Single by JACKBOYS, Travis Scott and Young Thug

from the album JackBoys
- Released: February 18, 2020
- Genre: Trap
- Length: 2:38
- Label: Epic; Cactus Jack;
- Songwriters: Jacques Webster II; Jeffery Williams; Tyron Douglas; Jason Baker;
- Producers: Buddah Bless; Jabz;

Travis Scott singles chronology
| "Give No Fxk" (2020) | "Out West" (2020) | "Turks" (2020) |

Young Thug singles chronology
| "Give No Fxk" (2020) | "Out West" (2020) | "Bullets with Names" (2020) |

Music video
- "Out West" on YouTube

= Out West (song) =

2020 single by Travis Scott featuring Young Thug

"Out West" (stylized in all caps) is a song released by American record label Cactus Jack Records, known as hip-hop group JackBoys, performed by leader American rapper Travis Scott featuring fellow American rapper Young Thug. It was sent to rhythmic contemporary radio on February 18, 2020, as the third single from the compilation album, JackBoys (2019), by the lead artists. In late December 2019, shortly after the release of JackBoys, TikTok star Nicole Bloomgarden created the "Out West Challenge" and the dance challenge went viral on TikTok in February 2020.

== Music video ==
The music video was released on March 20, 2020. It was co-directed by Travis Scott alongside White Trash Tyler and shows a house party with women twerking while Young Thug performs above the crowd. The scene then heads to the bathroom, where a girl is found passed out by the toilet and Quincy Jones is washing his face and hands. He also appears in the end of the clip walking around with a sandwich and eating it.

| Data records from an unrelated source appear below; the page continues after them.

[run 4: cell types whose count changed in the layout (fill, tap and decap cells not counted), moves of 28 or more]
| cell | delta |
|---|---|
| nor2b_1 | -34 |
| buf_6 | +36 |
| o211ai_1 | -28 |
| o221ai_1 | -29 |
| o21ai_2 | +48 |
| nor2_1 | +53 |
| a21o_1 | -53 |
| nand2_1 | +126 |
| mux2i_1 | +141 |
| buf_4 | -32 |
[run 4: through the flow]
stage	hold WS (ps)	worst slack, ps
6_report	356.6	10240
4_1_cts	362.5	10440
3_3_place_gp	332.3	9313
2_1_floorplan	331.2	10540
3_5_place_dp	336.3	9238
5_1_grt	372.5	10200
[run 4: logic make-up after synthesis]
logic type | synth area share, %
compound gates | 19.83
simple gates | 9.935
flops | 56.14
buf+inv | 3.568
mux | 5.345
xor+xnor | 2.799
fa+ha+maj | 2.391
Background: an optimization exercise with open tools, aiming at small area, a short achievable clock period and few clock cycles per item. Do not read the settings as production practice. In this exercise RTL edits were held to simulation tests only and were not proved equivalent to the original. Power and IR drop assume default switching activity.

## flow/design.v (module list and top-level ports; edited modules follow where they fit)
// module rsa_fa: 4 lines
// module rsa_han: 4 lines
// module rsa_or2: 1 lines
// module rsa_xor2: 1 lines
// module rsa_xnor2: 1 lines
// module rsa_nand2: 1 lines
// module rsa_nor2: 1 lines
// module rsa_inv: 1 lines
// module rsa_aoi21: 1 lines
// module rsa_oai21: 1 lines
// module rsa_qn: 69 lines
// module rsa_add: 1339 lines
// module rsa_mulcs: 76 lines
// module Rsa256Core: 5161 lines
module Rsa256Core (
  input          i_clk,
  input          i_rst,
  input          i_start,
  input  [255:0] i_a,
  input  [255:0] i_d,
  input  [255:0] i_n,
  output [255:0] o_a_pow_d,
  output         o_finished
);
  // ...
==> flow/flow/run.sh <==
#!/bin/bash
# Own layout flow: the standard synthesis, then the standard ORFS layout steps with
# repair_timing aiming for extra setup slack (the clock and constraints are unchanged).
set -uo pipefail
KNOBS=$(cat flow/knobs.txt 2>/dev/null || echo "SETUP_SLACK_MARGIN=10")
[[ -f flow/env.sh ]] && source flow/env.sh
bash standard.sh synth > synth.log 2>&1 || { tail -50 synth.log; exit 1; }
bash standard.sh $KNOBS finish > layout.log 2>&1 || { tail -50 layout.log; exit 1; }
==> flow/flow/env.sh <==
export BUFFER_PORTS_ARGS="-buffer_cell sky130_fd_sc_hd__buf_4"
==> flow/flow/knobs.txt <==
SETUP_SLACK_MARGIN=11.25 SLEW_MARGIN=50
==> flow/standard.sh <==
#!/bin/bash
# synth_recipe.tcl (not shown) runs the flow's synth.tcl, then flattens the netlist and writes it again
# the make line also repeats each setting of config.mk as NAME=value (left out here)
make -C /OpenROAD-flow-scripts/flow DESIGN_CONFIG=/design/flow/config.mk WORK_HOME=/design/flow/orfs CLKGATE_MAP_FILE= SYNTH_SCRIPT=/design/flow/synth_recipe.tcl "${@:-finish}"
==> flow/config.mk <==
export PLATFORM = sky130hd
export DESIGN_NAME = Rsa256Core
export DESIGN_NICKNAME = Rsa256Core
export VERILOG_FILES = /design/flow/design.v
export SDC_FILE = /design/flow/constraint.sdc
export NUM_CORES = 8
export LEC_CHECK = 0
export CAP_MARGIN = 20
export CORE_MARGIN = 2
export CORE_UTILIZATION = 48
export SETUP_SLACK_MARGIN = 0.5
export SLEW_MARGIN = 20
export SYNTH_HIERARCHICAL = 1
==> flow/constraint.sdc <==
create_clock -name core_clock -period 16.0 [get_ports {i_clk}]
set_input_delay 3.2000 -clock core_clock [delete_from_list [all_inputs] [get_ports {i_clk}]]
set_output_delay 3.2000 -clock core_clock [all_outputs]
set_load 0.01 [all_outputs]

The video features cameos from Cactus Jack artists Sheck Wes, Don Toliver, Luxury Tax and Chase B. Rappers 21 Savage, Yung Kayo and Young Jordan appear in the video as well; the latter two are signed to Young Thug's record label YSL Records.

== Charts ==

=== Weekly charts ===

| Chart (2019–2020) | Peak position |
|---|---|
| Australia (ARIA) | 79 |
| Austria (Ö3 Austria Top 40) | 73 |
| Canada Hot 100 (Billboard) | 29 |
| France (SNEP) | 117 |
| Hungary (Stream Top 40) | 39 |
| Iceland (Tónlistinn) | 34 |
| Ireland (IRMA) | 69 |
| Portugal (AFP) | 52 |
| Switzerland (Schweizer Hitparade) | 34 |
| US Billboard Hot 100 | 38 |
| US Hot R&B/Hip-Hop Songs (Billboard) | 15 |
| US Rhythmic Airplay (Billboard) | 11 |
| US Rolling Stone Top 100 | 5 |

=== Year-end charts ===

| Chart (2020) | Position |
|---|---|
| Canada (Canadian Hot 100) | 80 |
| US Hot R&B/Hip-Hop Songs (Billboard) | 50 |
| US Rhythmic (Billboard) | 47 |

==Certifications==

| Region | Certification | Certified units/sales |
| Canada (Music Canada) | Platinum | 80,000^{‡} |
| Denmark (IFPI Danmark) | Gold | 45,000^{‡} |
| France (SNEP) | Gold | 100,000^{‡} |
| Italy (FIMI) | Gold | 35,000^{‡} |
| Mexico (AMPROFON) | 2× Platinum+Gold | 150,000^{‡} |
| New Zealand (RMNZ) | Platinum | 30,000^{‡} |
| Poland (ZPAV) | Platinum | 50,000^{‡} |
| Portugal (AFP) | Gold | 5,000^{‡} |
| United Kingdom (BPI) | Silver | 200,000^{‡} |
| United States (RIAA) | 4× Platinum | 4,000,000^{‡} |
Streaming
| Greece (IFPI Greece) | Platinum | 2,000,000^{†} |
^{‡} Sales+streaming figures based on certification alone. ^{†} Streaming-only figures based on certification alone.